Exercise: Within the listing below, filter for "global" and copy every matching line.

Records:

──────────

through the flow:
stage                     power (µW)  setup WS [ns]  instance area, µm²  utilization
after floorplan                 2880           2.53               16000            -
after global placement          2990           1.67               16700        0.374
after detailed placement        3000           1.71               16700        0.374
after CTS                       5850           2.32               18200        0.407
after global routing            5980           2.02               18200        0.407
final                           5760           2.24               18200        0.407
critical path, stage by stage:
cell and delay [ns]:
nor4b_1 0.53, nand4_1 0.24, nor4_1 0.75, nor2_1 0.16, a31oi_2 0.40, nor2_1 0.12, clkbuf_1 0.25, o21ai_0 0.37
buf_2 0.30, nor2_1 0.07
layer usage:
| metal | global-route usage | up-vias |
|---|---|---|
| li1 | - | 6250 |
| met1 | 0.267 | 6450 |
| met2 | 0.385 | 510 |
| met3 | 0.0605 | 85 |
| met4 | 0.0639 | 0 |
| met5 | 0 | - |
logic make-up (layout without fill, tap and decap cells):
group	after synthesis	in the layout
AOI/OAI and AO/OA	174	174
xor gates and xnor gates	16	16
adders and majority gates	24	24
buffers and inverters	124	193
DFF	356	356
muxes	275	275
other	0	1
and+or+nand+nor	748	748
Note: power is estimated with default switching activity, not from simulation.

──────────

Solution to the exercise:
after global placement          2990           1.67               16700        0.374
after global routing            5980           2.02               18200        0.407
| metal | global-route usage | up-vias |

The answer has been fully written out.